WASHINGTON. Un tiroteo registrado este sábado frente a la Casa Blanca dejó a un atacante muerto y a un transeúnte herido, en un episodio que vuelve a poner sobre la mesa los riesgos para la población incluso en uno de los puntos de control de seguridad más vigilados de Washington.
El hecho ocurrió poco después de las 6:00 de la tarde en la intersección de la calle 17 y la avenida Pennsylvania NW, a escasos metros de la residencia presidencial estadounidense. De acuerdo con el informe oficial, el hombre se acercó al puesto de control con una bolsa en la mano, sacó un arma de fuego y empezó a disparar contra los agentes del Servicio Secreto. Los agentes repelieron el ataque, el sospechoso cayó herido durante el intercambio y más tarde murió en un hospital cercano.

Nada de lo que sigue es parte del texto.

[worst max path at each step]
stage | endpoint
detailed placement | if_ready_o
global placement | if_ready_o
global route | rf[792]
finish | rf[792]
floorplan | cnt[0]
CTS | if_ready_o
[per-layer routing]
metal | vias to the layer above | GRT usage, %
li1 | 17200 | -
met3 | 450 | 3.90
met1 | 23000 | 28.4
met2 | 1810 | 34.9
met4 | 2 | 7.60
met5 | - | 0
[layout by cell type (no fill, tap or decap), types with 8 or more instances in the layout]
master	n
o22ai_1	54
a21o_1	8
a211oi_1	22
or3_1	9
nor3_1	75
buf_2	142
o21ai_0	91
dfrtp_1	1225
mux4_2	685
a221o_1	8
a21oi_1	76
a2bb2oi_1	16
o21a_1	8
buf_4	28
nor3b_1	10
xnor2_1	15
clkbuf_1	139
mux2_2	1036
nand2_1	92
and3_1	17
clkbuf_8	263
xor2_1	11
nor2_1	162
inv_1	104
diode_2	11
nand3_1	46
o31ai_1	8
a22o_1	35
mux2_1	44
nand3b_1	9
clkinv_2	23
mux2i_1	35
## config.mk

```make
export PLATFORM = sky130hd
export DESIGN_NAME = hilo_mult_controller
export DESIGN_NICKNAME = d
export VERILOG_FILES = /design/src/rtl/hilo_mult_controller_pkg.sv /design/src/rtl/multiplier_unit.sv /design/src/rtl/hilo_mult_controller.sv
export SDC_FILE = /design/constraint.sdc
export NUM_CORES = 2
export LEC_CHECK = 0
export CORE_UTILIZATION = 60
export CTS_BUF_LIST = sky130_fd_sc_hd__clkbuf_16
export DETAILED_ROUTE_END_ITERATION = 16
export PLACE_DENSITY = 0.78
export SYNTH_ARGS = -nofsm -noshare
export SYNTH_HDL_FRONTEND = slang
export SYNTH_SLANG_ARGS = --single-unit
```

## constraint.sdc

```tcl
create_clock -name clock_signal -period 14.3 [get_ports clock_signal]
set_clock_uncertainty 0.2 [all_clocks]
set_input_delay 2.86 -clock clock_signal [delete_from_list [all_inputs] [get_ports clock_signal]]
set_output_delay 2.86 -clock clock_signal [all_outputs]
set_load 0.1 [all_outputs]
```
File: src/rtl/alu_share_ctrl_if.sv
// Request, response and ALU-side signals of the ALU sharing controller.
interface alu_share_ctrl_if #(
    parameter int unsigned WIDTH = 32,
    parameter int unsigned NREQ  = 2,
    parameter int unsigned IDW   = 1
);
    logic [NREQ-1:0]       req_valid;
    logic [NREQ-1:0]       req_ready;
    logic [3*NREQ-1:0]     req_op;
    logic [WIDTH*NREQ-1:0] req_a;
    logic [WIDTH*NREQ-1:0] req_b;
    logic                  rsp_valid;
    logic                  rsp_ready;
    logic [IDW-1:0]        rsp_id;
    logic [WIDTH-1:0]      rsp_data;
    logic                  rsp_of;
    logic                  rsp_zf;
    logic [WIDTH-1:0]      alu_dina;
    logic [WIDTH-1:0]      alu_dinb;
    logic [2:0]            alu_opa;
    logic [WIDTH-1:0]      alu_douta;
    logic                  alu_ofa;
    logic                  alu_zfa;
    logic                  busy;

    modport slave (
        input  req_valid, req_op, req_a, req_b, rsp_ready,
               alu_douta, alu_ofa, alu_zfa,
        output req_ready, rsp_valid, rsp_id, rsp_data, rsp_of, rsp_zf,
               alu_dina, alu_dinb, alu_opa, busy
    );

    modport master (
        output req_valid, req_op, req_a, req_b, rsp_ready,
               alu_douta, alu_ofa, alu_zfa,
        input  req_ready, rsp_valid, rsp_id, rsp_data, rsp_of, rsp_zf,
               alu_dina, alu_dinb, alu_opa, busy
    );
endinterface
### src/rtl/play_stream_engine.sv
// SDRAM clip streamer: prefetches a bounded word region into a small FIFO and feeds the audio sink.
// Optional build macro PLAY_LOOP_EN adds a play_loop input for seamless clip repetition.
module play_stream_engine #(
  parameter int ADDR_W     = 23,
  parameter int DATA_W     = 32,
  parameter int LEN_W      = 23,
  parameter int FIFO_DEPTH = 4
) (
  input  logic              i_clk,
  input  logic              i_rst_n,
  input  logic              play_start,
  input  logic [ADDR_W-1:0] play_select,
  input  logic [LEN_W-1:0]  play_length,
  input  logic [1:0]        play_speed,
  input  logic              play_pause,
  input  logic              play_stop,
`ifdef PLAY_LOOP_EN
  input  logic              play_loop,
`endif
  output logic              play_done,
  output logic              play_busy,
  output logic              play_read,
  output logic [ADDR_W-1:0] play_addr,
  input  logic [DATA_W-1:0] play_readdata,
  input  logic              play_sdram_finished,
  output logic              play_audio_valid,
  output logic [DATA_W-1:0] play_audio_data,
  input  logic              play_audio_ready
);
  localparam int PTR_W = (FIFO_DEPTH > 1) ? $clog2(FIFO_DEPTH) : 1;
  localparam logic [PTR_W:0] FULL_CNT = (PTR_W + 1)'(FIFO_DEPTH);

  typedef enum logic [1:0] {S_IDLE, S_RUN, S_ABORT} state_t;

  state_t              state_q;
  logic [ADDR_W-1:0]   addr_q;
  logic [ADDR_W-1:0]   start_addr_q;
  logic [LEN_W-1:0]    target_q;
  logic [LEN_W-1:0]    fetch_cnt_q;
  logic                dbl_q;
  logic                half_q;
  logic                rep_q;
  logic                read_q;
  logic                done_q;
  logic [DATA_W-1:0]   mem_q [FIFO_DEPTH];
  logic [PTR_W-1:0]    wr_ptr_q;
  logic [PTR_W-1:0]    rd_ptr_q;
  logic [PTR_W:0]      count_q;
  logic [PTR_W:0]      count_d;
  logic                loop_active;
  logic [LEN_W-1:0]    start_target;
  logic [ADDR_W-1:0]   step;
  logic                fetch_left;
  logic                accept;
  logic                push;
  logic                pop;
  logic                issue;

`ifdef PLAY_LOOP_EN
  logic loop_q;
  always_ff @(posedge i_clk) begin
    if (!i_rst_n) begin
      loop_q <= 1'b0;
    end else if (state_q == S_IDLE && play_start) begin
      loop_q <= play_loop;
    end
  end
  assign loop_active = loop_q;
`else
  assign loop_active = 1'b0;
`endif

  // 2x skips every other source word, so only ceil(len/2) fetches are needed
  assign start_target = (play_speed == 2'b01)
                      ? (play_length >> 1) + LEN_W'(play_length[0])
                      : play_length;
  assign step       = dbl_q ? ADDR_W'(2) : ADDR_W'(1);
  assign fetch_left = (fetch_cnt_q != target_q);

  assign play_audio_valid = (state_q == S_RUN) && (count_q != '0) && !play_pause;
  assign play_audio_data  = ((state_q == S_RUN) && (count_q != '0)) ? mem_q[rd_ptr_q] : '0;
  assign play_done        = done_q;
  assign play_busy        = (state_q != S_IDLE);
  assign play_read        = read_q;
  assign play_addr        = addr_q;

  assign accept = play_audio_valid && play_audio_ready;
  assign pop    = accept && (!half_q || rep_q);
  assign push   = (state_q == S_RUN) && read_q && play_sdram_finished;
  assign issue  = (state_q == S_RUN) && !read_q && fetch_left && !play_pause
               && (count_q < FULL_CNT) && !play_stop;

  always_comb begin
    count_d = count_q;
    case ({push, pop})
      2'b10:   count_d = count_q + 1'b1;
      2'b01:   count_d = count_q - 1'b1;
      default: count_d = count_q;
    endcase
  end

  always_ff @(posedge i_clk) begin
    if (push) begin
      mem_q[wr_ptr_q] <= play_readdata;
    end
  end

  always_ff @(posedge i_clk) begin
    if (!i_rst_n) begin
      state_q      <= S_IDLE;
      addr_q       <= '0;
      start_addr_q <= '0;
      target_q     <= '0;
      fetch_cnt_q  <= '0;
      dbl_q        <= 1'b0;
      half_q       <= 1'b0;
      rep_q        <= 1'b0;
      read_q       <= 1'b0;
      done_q       <= 1'b0;
      wr_ptr_q     <= '0;
      rd_ptr_q     <= '0;
      count_q      <= '0;
    end else begin
      done_q <= 1'b0;
      case (state_q)
        S_IDLE: begin
          if (play_start) begin
            addr_q       <= play_select;
            start_addr_q <= play_select;
            target_q     <= start_target;
            fetch_cnt_q  <= '0;
            dbl_q        <= (play_speed == 2'b01);
            half_q       <= (play_speed == 2'b10);
            rep_q        <= 1'b0;
            wr_ptr_q     <= '0;
            rd_ptr_q     <= '0;
            count_q      <= '0;
            // an empty clip finishes immediately without touching SDRAM
            if (start_target == '0) begin
              done_q <= 1'b1;
            end else begin
              state_q <= S_RUN;
            end
          end
        end
        S_RUN: begin
          if (play_stop) begin
            wr_ptr_q <= '0;
            rd_ptr_q <= '0;
            count_q  <= '0;
            rep_q    <= 1'b0;
            if (read_q && !play_sdram_finished) begin
              state_q <= S_ABORT;
            end else begin
              read_q  <= 1'b0;
              state_q <= S_IDLE;
            end
          end else begin
            if (push) begin
              wr_ptr_q    <= wr_ptr_q + 1'b1;
              addr_q      <= addr_q + step;
              fetch_cnt_q <= fetch_cnt_q + 1'b1;
              read_q      <= 1'b0;
            end else if (issue) begin
              read_q <= 1'b1;
            end
            if (pop) begin
              rd_ptr_q <= rd_ptr_q + 1'b1;
            end
            if (accept) begin
              rep_q <= half_q && !rep_q;
            end
            count_q <= count_d;
            // looping reloads as soon as fetching is done so the FIFO bridges the seam
            if (!fetch_left && !read_q) begin
              if (loop_active) begin
                addr_q      <= start_addr_q;
                fetch_cnt_q <= '0;
              end else if (count_q == '0) begin
                done_q  <= 1'b1;
                state_q <= S_IDLE;
              end
            end
          end
        end
        S_ABORT: begin
          if (play_sdram_finished) begin
            read_q  <= 1'b0;
            state_q <= S_IDLE;
          end
        end
        default: state_q <= S_IDLE;
      endcase
    end
  end
endmodule
<file path="config.mk">
export PLATFORM = sky130hd
export DESIGN_NAME = riscv_core_divctrl
export DESIGN_NICKNAME = d
export VERILOG_FILES = /design/src/rtl/riscv_core_divctrl.sv
export SDC_FILE = /design/constraint.sdc
export NUM_CORES = 1
export LEC_CHECK = 0
export BUFFER_PORTS_ARGS = -buffer_cell sky130_fd_sc_hd__buf_2
export CORE_MARGIN = 5
export CORE_UTILIZATION = 62
export CTS_CLUSTER_DIAMETER = 60
export DETAILED_ROUTE_END_ITERATION = 7
export PLACE_DENSITY = 0.93
export SYNTH_ARGS = -nofsm -noshare
export SYNTH_HDL_FRONTEND = slang
export SYNTH_SLANG_ARGS = --single-unit
</file>
<file path="constraint.sdc">
create_clock -name i_clk -period 4.1 [get_ports i_clk]
set_input_delay 0.41 -clock i_clk [delete_from_list [all_inputs] [get_ports i_clk]]
set_output_delay 0.41 -clock i_clk [all_outputs]
set_load 0.01 [all_outputs]
</file>
<file path="src/rtl/riscv_core_divctrl.sv">
// riscv_core_divctrl: multi-cycle sequencer for the RV32M divide/remainder path.
// The datapath is a radix-2 restoring divider that retires one quotient bit per clock.
// Divide-by-zero and signed overflow finish without iterating.
// busy is a pure state decode that the hazard unit can use as a stall request.
module riscv_core_divctrl #(
  parameter int XLEN = 32
) (
  input  logic            i_clk,
  input  logic            i_rst_n,
  input  logic            i_divctrl_start,
  input  logic [1:0]      i_divctrl_op,
  input  logic [XLEN-1:0] i_divctrl_a,
  input  logic [XLEN-1:0] i_divctrl_b,
  input  logic            i_divctrl_flush,
  output logic            o_divctrl_busy,
  output logic            o_divctrl_valid,
  output logic [XLEN-1:0] o_divctrl_result
);

  localparam int CW = (XLEN > 1) ? $clog2(XLEN) : 1;

  typedef enum logic [1:0] {
    IDLE = 2'b00,
    CALC = 2'b01,
    DONE = 2'b10
  } state_e;

  state_e          state_q, state_d;
  logic [CW-1:0]   count_q, count_d;
  logic [1:0]      op_q, op_d;
  logic [XLEN-1:0] quo_q, quo_d;
  logic [XLEN-1:0] rem_q, rem_d;
  logic [XLEN-1:0] divisor_q, divisor_d;
  logic [XLEN-1:0] result_q, result_d;
  logic            negQuo_q, negQuo_d;
  logic            negRem_q, negRem_d;

  logic            accept;
  logic            isSigned;
  logic            aNeg;
  logic            bNeg;
  logic [XLEN-1:0] aMag;
  logic [XLEN-1:0] bMag;
  logic            divZero;
  logic            overflow;

  logic [XLEN:0]   remShift;
  logic [XLEN+1:0] trial;
  logic            noBorrow;
  logic [XLEN-1:0] nextRem;
  logic [XLEN-1:0] nextQuo;

  logic [XLEN-1:0] finalQuo;
  logic [XLEN-1:0] finalRem;
  logic [XLEN-1:0] doneResult;

  // Decode the incoming request: magnitudes, signs and the two early-exit cases.
  always_comb begin
    isSigned = ~i_divctrl_op[0];
    aNeg     = isSigned & i_divctrl_a[XLEN-1];
    bNeg     = isSigned & i_divctrl_b[XLEN-1];
    aMag     = aNeg ? (XLEN'(0) - i_divctrl_a) : i_divctrl_a;
    bMag     = bNeg ? (XLEN'(0) - i_divctrl_b) : i_divctrl_b;
    divZero  = (i_divctrl_b == '0);
    overflow = isSigned
               & (i_divctrl_a == {1'b1, {(XLEN-1){1'b0}}})
               & (i_divctrl_b == {XLEN{1'b1}});
    accept   = (state_q == IDLE) & i_divctrl_start & ~i_divctrl_flush;
  end

  // One restoring step. The shifted remainder can need XLEN+1 bits when the divisor
  // is a large unsigned value, so the trial subtract is carried at XLEN+2 bits.
  // A non-negative difference always fits in XLEN bits, so its top two bits are zero.
  always_comb begin
    remShift = {rem_q, quo_q[XLEN-1]};
    trial    = {1'b0, remShift} - {2'b00, divisor_q};
    noBorrow = (trial[XLEN+1:XLEN] == 2'b00);
    nextRem  = noBorrow ? trial[XLEN-1:0] : remShift[XLEN-1:0];
    nextQuo  = {quo_q[XLEN-2:0], noBorrow};
  end

  // Apply the sign rules to the finished magnitudes and pick quotient or remainder.
  always_comb begin
    finalQuo   = negQuo_q ? (XLEN'(0) - quo_q) : quo_q;
    finalRem   = negRem_q ? (XLEN'(0) - rem_q) : rem_q;
    doneResult = op_q[1] ? finalRem : finalQuo;
  end

  // Next-state and output decode for the sequencer.
  always_comb begin
    state_d          = state_q;
    o_divctrl_busy   = (state_q == CALC);
    o_divctrl_valid  = 1'b0;
    o_divctrl_result = result_q;
    unique case (state_q)
      IDLE: begin
        if (accept) begin
          state_d = (divZero | overflow) ? DONE : CALC;
        end
      end
      CALC: begin
        if (i_divctrl_flush) begin
          state_d = IDLE;
        end else if (count_q == CW'(XLEN-1)) begin
          state_d = DONE;
        end
      end
      DONE: begin
        state_d         = IDLE;
        o_divctrl_valid = ~i_divctrl_flush;
        if (!i_divctrl_flush) begin
          o_divctrl_result = doneResult;
        end
      end
      default: begin
        state_d = IDLE;
      end
    endcase
  end

  // Datapath next values: load on accept, iterate in CALC, commit the result on leaving DONE.
  always_comb begin
    count_d   = count_q;
    op_d      = op_q;
    quo_d     = quo_q;
    rem_d     = rem_q;
    divisor_d = divisor_q;
    result_d  = result_q;
    negQuo_d  = negQuo_q;
    negRem_d  = negRem_q;
    if (accept) begin
      op_d    = i_divctrl_op;
      count_d = '0;
      if (divZero) begin
        quo_d     = {XLEN{1'b1}};
        rem_d     = i_divctrl_a;
        divisor_d = '0;
        negQuo_d  = 1'b0;
        negRem_d  = 1'b0;
      end else if (overflow) begin
        quo_d     = i_divctrl_a;
        rem_d     = '0;
        divisor_d = '0;
        negQuo_d  = 1'b0;
        negRem_d  = 1'b0;
      end else begin
        quo_d     = aMag;
        rem_d     = '0;
        divisor_d = bMag;
        negQuo_d  = aNeg ^ bNeg;
        negRem_d  = aNeg;
      end
    end else if ((state_q == CALC) && !i_divctrl_flush) begin
      quo_d   = nextQuo;
      rem_d   = nextRem;
      count_d = count_q + CW'(1);
    end else if ((state_q == DONE) && !i_divctrl_flush) begin
      result_d = doneResult;
    end
  end

  // State and datapath registers; reset clears everything immediately.
  always_ff @(posedge i_clk or negedge i_rst_n) begin
    if (!i_rst_n) begin
      state_q   <= IDLE;
      count_q   <= '0;
      op_q      <= '0;
      quo_q     <= '0;
      rem_q     <= '0;
      divisor_q <= '0;
      result_q  <= '0;
      negQuo_q  <= 1'b0;
      negRem_q  <= 1'b0;
    end else begin
      state_q   <= state_d;
      count_q   <= count_d;
      op_q      <= op_d;
      quo_q     <= quo_d;
      rem_q     <= rem_d;
      divisor_q <= divisor_d;
      result_q  <= result_d;
      negQuo_q  <= negQuo_d;
      negRem_q  <= negRem_d;
    end
  end

endmodule

</file>
==> flow_summary.yaml, run 1 <==
status:
  outcome: "complete, no violations"
clock_tree:
  cts_tree: "built"
  cts_htree_levels: 4
  clkTransAtPathRegs_ps: 70
  cts_made_buffers: 17
  cts_buffer_depth: 2
  cts.sinks: 138
  cts_root_buffer: "clkbuf_16"
  insertion_delay_ps: 440
final_layout:
  fillers: 1415
  area_growth_pct: 12.4
  final_area_um2: 13100
  finalNonFillerCells: 1822
  post-route-util_pct: 70.5
  drive_above_1_share_pct: 13.4
  layout.nets: 1685
  diodes: 0
synth:
  synth_top_area_cell: "dfrtp_1"
  synthDistinctLibCells: 76
  ys_seq_elements: 138
  ys_seq_area_share_pct: 29.5
  synth_top_area_share_pct: 29.5
  syn-num-nets: 1614
  ys_warn_count: 0
  synthFlopType: "dfrtp_1"
  yosysMostFrequentCell: "nand2_1"
  syn_area_um2: 11700
  async_reset_ff_share_pct: 100
  synthTopCellsByCount: "167 x nand2_1, 141 x a21oi_1, 141 x o21ai_0"
  synth_edf_count: 0
  netlist_instances: 1504
  ys_top_cells_by_area: "dfrtp_1 30%, a21oi_1 6.0%, o21ai_0 6.0%"
  postSynthAreaPerCell_um2: 7.78
sta:
  finalSetupViolCount: 0
  setup_tns_ps: 0
  fin_crit_ps: 3980
  rsz0062_at_grt: "no"
  drv_slew: 0
  worst_slew_pin_slew_ps: 1190
  post-route-period-util_pct: 97.0
  hold-worst-slack_ps: 187
  slew_headroom_pct: 20.5
  max_freq_mhz: 252
  hold_viol: 0
  fin_skew_ps: 15.2
floorplan:
  initial_core_util_pct: 62.7
  chipWidth_um: 147
  num_rows: 50
  fp.dieH_um: 147
  ios: 104
  core_um2: 18600
  die-area_um2: 21700
route:
  drc: 0
  wl_um: 41000
  drtIter0Drc: 2232
  postRouteAntennaNets: 0
  route.vias.total: 12900
  first_pass_iters: 6
  viasPerCell: 7.08
  routedWlPerCell_um: 22.5
min_path:
  hp-class: "in2reg"
placed_design:
  gp_congestion: 1.05
  dp.cells: 1789
  portBuffers: 103
  detailed_place.area_um2: 12500
  dp_hpwl_um: 30200
worst_setup_path:
  worst_ep_required_time_ps: 3690
  worst_setup_path_end_kind: "output pin"
  crit_type: "reg2out"
  path_max_fanout: 8
  arrival_ps: 3570
  start_kind: "flop"
grt:
  antenna_found_initial: 0
  grt.overflow.total: 0
  grtUsageTotal_pct: 36.9
  grt_first_pass_wirelength_um: 64200
  grt_pass1_vias: 11900
  grt_start_max_net_pins: 80
job:
  maxCapViolCount: 0
power_and_ir_drop:
  max-vdd-ir-drop_mv: 0.537
  p_leak_nw: 5.76
  power.density_nw_per_um2: 711
cells in the final DEF, fill, tap and decap left out, types with 17 or more instances in the layout:
cell	count
a21o_1	35
a21oi_1	141
a31oi_1	19
buf_2	102
buf_4	42
clkbuf_16	17
dfrtp_1	138
ha_1	39
inv_1	58
nand2_1	166
nand3_1	37
nor2_1	90
nor3_1	41
o211ai_1	17
o21ai_0	141
o221ai_1	19
o22ai_1	31
o31ai_1	33
or3_1	23
xnor2_1	79
xor2_1	57
metrics by stage:
step	worst slack (ps)	total power, W
floorplan	886	0.00571
global placement	518	0.00716
detailed placement	451	0.00726
CTS	8.82	0.00905
global route	45.7	0.00978
finish	125	0.00935
report_power, final:
part	switching (W)	internal, W
Combinational	0.00336	0.00201
Sequential	0.000574	0.00167
Clock	0.000735	0.000996
timing repair:
| action | in CTS | in global routing |
|---|---|---|
| endpoints found under the setup margin | 0 | 3 |
| setup buffers | 0 | 0 |
| hold endpoints to repair | 28 | 0 |
| resized for setup | 0 | 5 |
| hold buffers | 1 | 0 |
sequential cells by signal, summed over array words and instances, names as in the netlist:
| signal | flops |
|---|---|
| divisor_q | 32 |
| op_q | 1 |
| negRem_q | 1 |
| negQuo_q | 1 |
| state_q | 2 |
| result_q | 32 |
| rem_q | 32 |
| quo_q | 32 |
| count_q | 5 |
final cells by class:
| cell class | instances | area (um2) | share of cell area (%) |
|---|---|---|---|
| clock buffers | 17 | 425 | 3.24 |
| clock inverters | 15 | 218 | 1.66 |
| inverters | 59 | 221 | 1.68 |
| multi-input cells | 1213 | 7690 | 58.5 |
| flip-flops and latches | 138 | 3450 | 26.3 |
| well taps | 234 | 293 | 2.23 |
| repair buffers | 146 | 847 | 6.44 |
routing by layer:
| metal | vias to the layer above | routed length, um | GRT usage, % |
|---|---|---|---|
| li1 | 5665 | - | - |
| met1 | 5910 | 14900 | 46.5 |
| met2 | 1073 | 17900 | 57.1 |
| met3 | 243 | 5670 | 11.8 |
| met4 | 0 | 2550 | 18.6 |
| met5 | - | 0 | 0.682 |
worst max-delay path, stage by stage (launching register included):
cell,delay [ps]
dfrtp_1,430
or4_4,550
or3_4,380
or4_4,610
o41ai_4,540
xnor2_2,190
o221ai_1,240
buf_2,180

Las autoridades señalaron que ningún agente resultó lesionado, pero un transeúnte recibió un impacto de bala en medio de la confusión. Al cierre de esta información, no estaba claro si fue alcanzado por disparos del atacante o por las detonaciones efectuadas durante la respuesta de seguridad, un punto clave dentro de una investigación que sigue abierta. Después del hecho, el perímetro de la Casa Blanca fue cerrado temporalmente mientras unidades federales y policiales reunían evidencias y revisaban cámaras de vigilancia. El Servicio Secreto no había divulgado la identidad del atacante ni los posibles motivos de la agresión armada.